> _Work instructions_:
Some lines in the data below hold the string "assign". Report how many, as a bare number.

[Records excerpted from a collection]
——————

File: src/design/fmul_ctrl_pkg.sv
// Rounding-mode encoding of the frm field
// State encoding of the multiplier controller

package fmul_ctrl_pkg;

  // Codes 5 to 7 are reserved and handled as RTZ
  typedef enum logic [2:0] {
    rm_rne = 3'd0,  // Nearest, ties to even
    rm_rtz = 3'd1,  // Toward zero
    rm_rdn = 3'd2,  // Toward minus infinity
    rm_rup = 3'd3,  // Toward plus infinity
    rm_rmm = 3'd4   // Nearest, ties away from zero
  } round_mode_e;

  // One state per datapath stage, then the ack phase
  typedef enum logic [2:0] {
    st_idle,
    st_unpack,
    st_mult,
    st_round,
    st_ack
  } fmul_state_e;

endpackage

File: src/design/fp_format_pkg.sv
// IEEE 754 binary64 and binary32 field widths, biases and exponent limits
// Canonical quiet NaNs, double or boxed single
// Operand word union and special-value class

package fp_format_pkg;

  // ==============================
  // Widths and biases
  // ==============================
  localparam int xlen      = 64;    // Register width
  localparam int exp_w_d   = 11;
  localparam int exp_w_s   = 8;
  localparam int man_w_d   = 52;    // Stored fraction bits
  localparam int man_w_s   = 23;
  localparam int bias_d    = 1023;
  localparam int bias_s    = 127;
  localparam int exp_max_d = 2047;  // All-ones exponent, inf or NaN
  localparam int exp_max_s = 255;
  localparam int sig_w     = 53;    // Hidden one plus double fraction
  localparam int prod_w    = 106;   // Full significand product

  // Canonical quiet NaNs
  localparam logic [xlen-1:0] qnan_d       = 64'h7FF8_0000_0000_0000;
  localparam logic [xlen-1:0] qnan_s_boxed = 64'hFFFF_FFFF_7FC0_0000;  // Upper half all ones

  // ==============================
  // Operand word
  // ==============================
  // Same 64 bits, read as a double or as a NaN-boxed single
  typedef union packed {
    struct packed {
      logic               sign;
      logic [exp_w_d-1:0] exp;
      logic [man_w_d-1:0] frac;
    } dbl;
    struct packed {
      logic [31:0]        box;   // All ones for a valid boxed single
      logic               sign;
      logic [exp_w_s-1:0] exp;
      logic [man_w_s-1:0] frac;
    } sgl;
  } fp_word_u;

  // Special class of a multiply, sp_nan also stands for zero times infinity
  typedef enum logic [1:0] {
    sp_none,
    sp_nan,
    sp_inf,
    sp_zero
  } fp_special_e;

endpackage
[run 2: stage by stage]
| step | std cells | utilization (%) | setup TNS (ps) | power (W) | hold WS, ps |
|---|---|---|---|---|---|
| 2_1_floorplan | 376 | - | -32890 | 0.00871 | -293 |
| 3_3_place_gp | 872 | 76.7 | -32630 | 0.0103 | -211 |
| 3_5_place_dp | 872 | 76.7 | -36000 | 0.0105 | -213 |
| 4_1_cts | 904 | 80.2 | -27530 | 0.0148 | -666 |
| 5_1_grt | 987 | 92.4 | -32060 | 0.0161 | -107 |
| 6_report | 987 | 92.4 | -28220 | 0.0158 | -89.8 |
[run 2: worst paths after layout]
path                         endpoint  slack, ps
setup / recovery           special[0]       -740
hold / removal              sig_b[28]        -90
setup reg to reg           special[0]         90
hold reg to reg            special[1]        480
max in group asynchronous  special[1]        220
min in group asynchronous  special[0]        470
<file path="config.mk">
export PLATFORM = sky130hd
export DESIGN_NAME = fmul_ctrl
export DESIGN_NICKNAME = d
export VERILOG_FILES = /design/src/design/fmul_ctrl_pkg.sv /design/src/design/fp_format_pkg.sv /design/src/design/fmul_ctrl.sv
export SDC_FILE = /design/constraint.sdc
export NUM_CORES = 1
export LEC_CHECK = 0
export BUFFER_PORTS_ARGS = -buffer_cell sky130_fd_sc_hd__buf_2
export CAP_MARGIN = 40
export CORE_ASPECT_RATIO = 0.6
export CORE_MARGIN = 1.5
export CORE_UTILIZATION = 41
export CTS_BUF_LIST = sky130_fd_sc_hd__clkbuf_8 sky130_fd_sc_hd__clkbuf_16
export CTS_CLUSTER_DIAMETER = 80
export CTS_CLUSTER_SIZE = 14
export DETAILED_ROUTE_END_ITERATION = 12
export HOLD_SLACK_MARGIN = 0.12
export PLACE_DENSITY = 0.78
export SLEW_MARGIN = 30
export SYNTH_ARGS = -nofsm -noshare
export SYNTH_HDL_FRONTEND = slang
export SYNTH_SLANG_ARGS = --single-unit
</file>
<file path="constraint.sdc">
create_clock -name clk -period 16.65 [get_ports clk]
set_clock_uncertainty 0.05 [all_clocks]
set_input_delay 1.665 -clock clk [delete_from_list [all_inputs] [get_ports clk]]
set_output_delay 1.665 -clock clk [all_outputs]
set_load 0.1 [all_outputs]
</file>
<file path="src/design/fmul_ctrl_pkg.sv">
// Rounding-mode encoding of the frm field
// State encoding of the multiplier controller

package fmul_ctrl_pkg;

  // Codes 5 to 7 are reserved and handled as RTZ
  typedef enum logic [2:0] {
    rm_rne = 3'd0,  // Nearest, ties to even
    rm_rtz = 3'd1,  // Toward zero
    rm_rdn = 3'd2,  // Toward minus infinity
    rm_rup = 3'd3,  // Toward plus infinity
    rm_rmm = 3'd4   // Nearest, ties away from zero
  } round_mode_e;

  // One state per datapath stage, then the ack phase
  typedef enum logic [2:0] {
    st_idle,
    st_unpack,
    st_mult,
    st_round,
    st_ack
  } fmul_state_e;

endpackage

</file>
<file path="src/design/fp_format_pkg.sv">
// IEEE 754 binary64 and binary32 field widths, biases and exponent limits
// Canonical quiet NaNs, double or boxed single
// Operand word union and special-value class

package fp_format_pkg;

  // ==============================
  // Widths and biases
  // ==============================
  localparam int xlen      = 64;    // Register width
  localparam int exp_w_d   = 11;
  localparam int exp_w_s   = 8;
  localparam int man_w_d   = 52;    // Stored fraction bits
  localparam int man_w_s   = 23;
  localparam int bias_d    = 1023;
  localparam int bias_s    = 127;
  localparam int exp_max_d = 2047;  // All-ones exponent, inf or NaN
  localparam int exp_max_s = 255;
  localparam int sig_w     = 53;    // Hidden one plus double fraction
  localparam int prod_w    = 106;   // Full significand product

  // Canonical quiet NaNs
  localparam logic [xlen-1:0] qnan_d       = 64'h7FF8_0000_0000_0000;
  localparam logic [xlen-1:0] qnan_s_boxed = 64'hFFFF_FFFF_7FC0_0000;  // Upper half all ones

  // ==============================
  // Operand word
  // ==============================
  // Same 64 bits, read as a double or as a NaN-boxed single
  typedef union packed {
    struct packed {
      logic               sign;
      logic [exp_w_d-1:0] exp;
      logic [man_w_d-1:0] frac;
    } dbl;
    struct packed {
      logic [31:0]        box;   // All ones for a valid boxed single
      logic               sign;
      logic [exp_w_s-1:0] exp;
      logic [man_w_s-1:0] frac;
    } sgl;
  } fp_word_u;

  // Special class of a multiply, sp_nan also stands for zero times infinity
  typedef enum logic [1:0] {
    sp_none,
    sp_nan,
    sp_inf,
    sp_zero
  } fp_special_e;

endpackage

</file>
<file path="src/design/fmul_ctrl.sv">
// Multiplier controller
// Four-phase req/ack FSM, operand and mode capture, per-stage enables

`timescale 1ns/1ps

module fmul_ctrl (
  input  logic                      clk,
  input  logic                      reset_n,
  input  logic                      req,
  input  fp_format_pkg::fp_word_u   operand_a,
  input  fp_format_pkg::fp_word_u   operand_b,
  input  logic                      fmt,            // 1 double, 0 single
  input  fmul_ctrl_pkg::round_mode_e rounding_mode,
  output logic                      ack,
  output logic                      unpack_en,
  output logic                      mult_en,
  output logic                      round_en,
  output fp_format_pkg::fp_word_u   op_a_q,
  output fp_format_pkg::fp_word_u   op_b_q,
  output logic                      fmt_q,
  output fmul_ctrl_pkg::round_mode_e rm_q
);

  import fmul_ctrl_pkg::*;

  fmul_state_e state;

  // ==============================
  // Sequencer
  // ==============================
  always_ff @(posedge clk or negedge reset_n) begin
    if (!reset_n) begin
      state <= st_idle;
      ack   <= 1'b0;
    end else begin
      case (state)
        st_idle:   if (req) state <= st_unpack;  // Only one op in flight
        st_unpack: state <= st_mult;
        st_mult:   state <= st_round;
        st_round:  state <= st_ack;              // Result is registered on this edge
        st_ack: begin
          if (!ack) begin
            ack <= 1'b1;                          // Result and flags valid from here
          end else if (!req) begin
            ack   <= 1'b0;                        // Requester released, close handshake
            state <= st_idle;
          end
        end
        default:   state <= st_idle;
      endcase
    end
  end

  // One enable per stage, one cycle each
  assign unpack_en = (state == st_unpack);
  assign mult_en   = (state == st_mult);
  assign round_en  = (state == st_round);

  // Inputs held by the requester while req is high, captured once at start
  always_ff @(posedge clk) begin
    if (state == st_idle && req) begin
      op_a_q <= operand_a;
      op_b_q <= operand_b;
      fmt_q  <= fmt;
      rm_q   <= rounding_mode;
    end
  end

endmodule

</file>
==> impl_metrics.env, run 1 <==
export IMPL_outcome="finished clean"
export IMPL_relSlewSlack=0.5144
export IMPL_io_pins=271
export IMPL_start_util=0.4221
export IMPL_totalWireLength_um=9203
export IMPL_cp_top_family="buffers and inverters"
export IMPL_worst_path_largest_cell_delay_ps=610
export IMPL_wire_per_inst_um=15.70
export IMPL_synthDistinctLibCells=12
export IMPL_cts_repair_resized=0
export IMPL_power_share_clock=0.232
export IMPL_via_per_inst=4.302
export IMPL_clock_sinks=136
export IMPL_yosysSeqAreaShare=0.9780
export IMPL_post_cts_setup_buffers=0
export IMPL_crit_slowest_cell="buf_4"
export IMPL_tns_ps=0
export IMPL_grt_pass1_wl_um=13060
export IMPL_cp_max_fo=61
export IMPL_cts_hold_buf=0
export IMPL_crit_type="input pin to flip-flop"
export IMPL_power_share_sequential=0.350
export IMPL_worst_path_buf_inv=4
export IMPL_gp_congestion=0.7382
export IMPL_avgSynthCellArea_um2=28.08
export IMPL_layout_drive_gt1_share=0.6674
export IMPL_clock_path_buffers=2
export IMPL_setup_viol=0
export IMPL_p_per_area_nw_per_um2=223.8
export IMPL_num_nets_final=575
export IMPL_synth_warnings=0
export IMPL_syn_nets=283
export IMPL_cap_viol_max_count=0
export IMPL_setup_ws_ps=13320
export IMPL_area_delta_synth_final_pct=50.26
export IMPL_endpoint_kind="flip-flop"
export IMPL_fp_dieH_um=80.98
export IMPL_cts_tree="yes"
export IMPL_first_global_vias=2566
export IMPL_core_area_um2=9844
export IMPL_path_common_cell="buf_4"
export IMPL_critical_path_required_ps=16660
export IMPL_drt_iter0_drc=98
export IMPL_period_minus_slack_ps=3329
export IMPL_register_area_um2=4064
export IMPL_max_freq_mhz=300.4
export IMPL_fin_crit_sh=0.1999
export IMPL_critical_path_arrival_ps=3340
export IMPL_postRouteAntennaNets=0
export IMPL_port_buffers=270
export IMPL_min_path_type="flip-flop to flip-flop"
export IMPL_total_leakage_power_nw=2.660
export IMPL_grt_max_degree=73
export IMPL_clock_latency_ps=390
export IMPL_pwr_share_comb=0.418
export IMPL_finalMaxSlewViolations=0
export IMPL_dieArea_um2=10770
export IMPL_internal_power_mw=0.7306
export IMPL_synthCells=148
export IMPL_dr_pass1_iters=4
export IMPL_path_cells="buf_2 > nor4b_2 > buf_4 > buf_4 > buf_16"
export IMPL_finalInstanceArea_um2=6243
export IMPL_fp_dieW_um=133.0
export IMPL_cts_root_buf="clkbuf_16"
export IMPL_grt_setup_unrepaired="no"
export IMPL_htreeDepth=4
export IMPL_cp_start_kind="input pin"
export IMPL_drc=0
export IMPL_post_route_util=0.6342
export IMPL_cts_buffers=17
export IMPL_synthesis_area_um2=4155
export IMPL_cts_clk_slew_worst_paths_ps=60
export IMPL_fillers=725
export IMPL_gr_total_overflow=0
export IMPL_row_count=28
export IMPL_multi_input_area_um2=97.59
export IMPL_place_detailed_hpwl_um=6840
export IMPL_peakVddDrop_mv=0.1089
export IMPL_finalHoldViolCount=0
export IMPL_power_switching_mw=0.6668
export IMPL_tightest_slew_ps=728.4
export IMPL_p_sw_frac=0.4772
export IMPL_insertedDiodeCount=0
export IMPL_dpl_cell_area_um2=5697
export IMPL_vias=2521
export IMPL_preCtsSetupSlack_ps=12740
export IMPL_grt_util_all_layers=0.1676
export IMPL_power_mw=1.398
export IMPL_ys_ff_latch=136
export IMPL_grt_antenna_before_repair=0
Yosys cell counts, drive strengths merged:
library cell | n | area [um^2]
a21o | 1 | 7.510
xnor2 | 1 | 8.760
nor2 | 2 | 7.510
and3b | 1 | 8.760
dfrtp | 4 | 100.1
nor3 | 1 | 5.000
edfxtp | 132 | 3964
nor3b | 3 | 27.52
mux2 | 1 | 11.26
nand2b | 1 | 6.260
nor4b | 1 | 8.760
sequential cells by signal, summed over array words and instances (netlist names):
signal  count
op_a_q     64
op_b_q     64
rm_q        3
state       3
ack         1
fmt_q       1
metal layers:
layer / wire, um / vias to the layer above / track usage
met5: 0 / - / 0
met4: 79 / 0 / 0.06264
met3: 1053 / 7 / 0.09114
met2: 4828 / 127 / 0.2906
met1: 3242 / 1206 / 0.1753
li1: - / 1181 / -
layout by cell type (no fill, tap or decap), types with 2 or more instances in the layout:
cell type / instances
inv_1: 3
dfrtp_1: 4
nor3b_1: 2
clkbuf_16: 17
buf_2: 270
clkinvlp_4: 2
nor2_1: 2
clkinv_2: 5
edfxtp_1: 132
buf_4: 2
path summary, 6_finish.rpt:
kind / start / endpoint / slack, ps / depth (start not counted)
min: ack$_DFFE_PN0N_ / ack$_DFFE_PN0N_ / 480 / 1
max in group asynchronous: reset_n / state[0]$_DFFE_PN0P_ / 15410 / 1
max reg2reg: state[0]$_DFFE_PN0P_ / op_a_q[43]$_DFFE_PP_ / 14120 / 4
min in group asynchronous: reset_n / state[2]$_DFFE_PN0P_ / 1020 / 1
max: req / op_a_q[43]$_DFFE_PP_ / 13320 / 5
min reg2reg: ack$_DFFE_PN0N_ / ack$_DFFE_PN0N_ / 480 / 1
area by class of cell:
class | instances | area share
clock inverters | 13 | 0.01503
repair buffers | 273 | 0.2232
clock buffers | 17 | 0.06814
flip-flops and latches | 136 | 0.6509
well taps | 135 | 0.02705
multi-input cells | 12 | 0.01563
power by group through the flow:
stage                     clock [mW]  sequential, mW  combinational [mW]
after CTS                      0.331           0.490               0.582
final                          0.324           0.489               0.584
after detailed placement           0           0.496               0.582
after floorplan                    0           0.959              0.0675
after global routing           0.345           0.496               0.600
after global placement             0           0.493               0.578
cell families after synthesis:
family and share of synthesized area:
multiplexers 0.002710, XOR/XNOR 0.002108, AND/OR/NAND/NOR 0.01536, flip-flops 0.9780
AO/OA/AOI/OAI 0.001807
worst reg2reg max path: cells and delay by family (launching register included):
family | cells | cell delay [ps]
buffers and inverters | 3 | 1370
DFF | 1 | 460
and+or+nand+nor | 1 | 300
stage by stage:
stage	std cells	hold slack, ps
finish	586	481.1
global route	586	517.0
CTS	585	489.8
detailed placement	555	461.8
global placement	555	455.3
floorplan	148	436.3
Power figures use the tool's default switching activity.
==> inputs of run 2 (changes only) <==
- clock period: 16.65 -> 3.35 ns (I/O delays scaled with it)
==> impl_metrics.env, run 2 <==
export IMPL_outcome="aborted with a tool error"
export IMPL_stop_stage="clock tree synthesis (4_1_cts)"
export IMPL_stop_error="[ERROR RSZ-0060] Max buffer count reached."
export IMPL_synthCells=148
export IMPL_start_util=0.4221
export IMPL_yosysSeqAreaShare=0.9780
export IMPL_fp_dieH_um=80.98
export IMPL_synth_warnings=0
export IMPL_yosysTopAreaCellShare=0.9539
export IMPL_syn_nets=283
export IMPL_avgSynthCellArea_um2=28.08
export IMPL_cts_buffers=17
export IMPL_synth_area_top_cells="edfxtp_1, dfrtp_1, nor3b_1"
export IMPL_cts_hold_buf=118
export IMPL_gp_congestion=0.7337
export IMPL_synthDistinctLibCells=12
export IMPL_synth_most_common_cell="edfxtp_1"
export IMPL_port_buffers=270
export IMPL_fp_dieW_um=133.0
export IMPL_preCtsSetupSlack_ps=1610
export IMPL_htreeDepth=4
export IMPL_io_pins=271
export IMPL_synthFlopType="edfxtp_1"
export IMPL_row_count=28
export IMPL_place_detailed_hpwl_um=6847
export IMPL_clock_sinks=136
export IMPL_synthesis_area_um2=4155
export IMPL_synth_common_cells="edfxtp_1, dfrtp_1, nor2_1, nor3b_1"
export IMPL_yosysTopAreaCell="edfxtp_1"
export IMPL_synth_edff_count=132
export IMPL_cts_root_buf="clkbuf_16"
export IMPL_clock_path_buffers=2
export IMPL_post_cts_setup_buffers=0
export IMPL_cts_repair_resized=0
export IMPL_async_flop_share=0.02941
export IMPL_ys_ff_latch=136
-- run 2: cell counts after synthesis --
No cell type changed its count.
-- run 2: logic make-up after synthesis --
| family | share of synthesized area |
|---|---|
| multiplexers | 0.002710 |
| AND/OR/NAND/NOR | 0.01536 |
| flip-flops | 0.9780 |
| AO/OA/AOI/OAI | 0.001807 |
| XOR/XNOR | 0.002108 |
-- run 2: metrics by stage --
step | cell area, um^2 | hold WS [ps] | TNS (ps) | utilization | std cells
3_5_place_dp | 5720 | 98.11 | 0 | 0.5811 | 555
3_3_place_gp | 5720 | 91.82 | 0 | 0.5811 | 555
2_1_floorplan | 4173 | -10.59 | -245580 | - | 148
==> inputs of run 3 (changes only) <==
- CORE_ASPECT_RATIO: 0.6 -> default
- CORE_UTILIZATION: 41 -> 40
- CTS_BUF_LIST: sky130_fd_sc_hd__clkbuf_8 sky130_fd_sc_hd__clkbuf_16 -> default
- CTS_CLUSTER_DIAMETER: 80 -> default
- CTS_CLUSTER_SIZE: 14 -> default
- HOLD_SLACK_MARGIN: 0.12 -> default
- PLACE_DENSITY: 0.78 -> default
- PLACE_DENSITY_LB_ADDON: default -> 0.15
==> impl_metrics.env, run 3 <==
export IMPL_outcome="aborted with a tool error"
export IMPL_stop_stage="clock tree synthesis (4_1_cts)"
export IMPL_stop_error="[ERROR RSZ-0060] Max buffer count reached."
export IMPL_synthesis_area_um2=4155
export IMPL_synthCells=148
export IMPL_start_util=0.4080
export IMPL_clock_sinks=136
export IMPL_synth_edff_count=132
export IMPL_yosysTopAreaCell="edfxtp_1"
export IMPL_htreeDepth=4
export IMPL_synth_most_common_cell="edfxtp_1"
export IMPL_port_buffers=270
export IMPL_synthFlopType="edfxtp_1"
export IMPL_cts_hold_buf=118
export IMPL_post_cts_setup_buffers=0
export IMPL_dpl_cell_area_um2=5737
export IMPL_synth_warnings=0
export IMPL_synthDistinctLibCells=12
export IMPL_ys_ff_latch=136
export IMPL_clock_path_buffers=2
export IMPL_avgSynthCellArea_um2=28.08
export IMPL_async_flop_share=0.02941
export IMPL_synth_common_cells="edfxtp_1, dfrtp_1, nor2_1, nor3b_1"
export IMPL_cts_root_buf="clkbuf_8"
export IMPL_fp_dieW_um=104.9
export IMPL_fp_dieH_um=104.9
export IMPL_yosysTopAreaCellShare=0.9539
export IMPL_place_detailed_hpwl_um=6945
export IMPL_gp_congestion=0.7537
export IMPL_row_count=37
export IMPL_io_pins=271
export IMPL_cts_buffers=17
export IMPL_synth_area_top_cells="edfxtp_1, dfrtp_1, nor3b_1"
export IMPL_yosysSeqAreaShare=0.9780
export IMPL_syn_nets=283
export IMPL_cts_repair_resized=0
run 3: cell counts after synthesis:
Identical to the previous run, type by type.
run 3: kinds of logic after synthesis:
group,count (synthesis),synth area share
compound gates,1,0.001807
flops,136,0.9780
xor+xnor,1,0.002108
mux,1,0.002710
simple gates,9,0.01536
run 3: through the flow:
stage          worst slack, ps    util  instances  TNS (ps)  hold slack [ps]
2_1_floorplan            -1860       -        148   -245580           -10.59
3_3_place_gp              1409  0.5606        556         0            92.51
3_5_place_dp              1523  0.5633        557         0            94.65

——————

> _Result of the exercise_:
3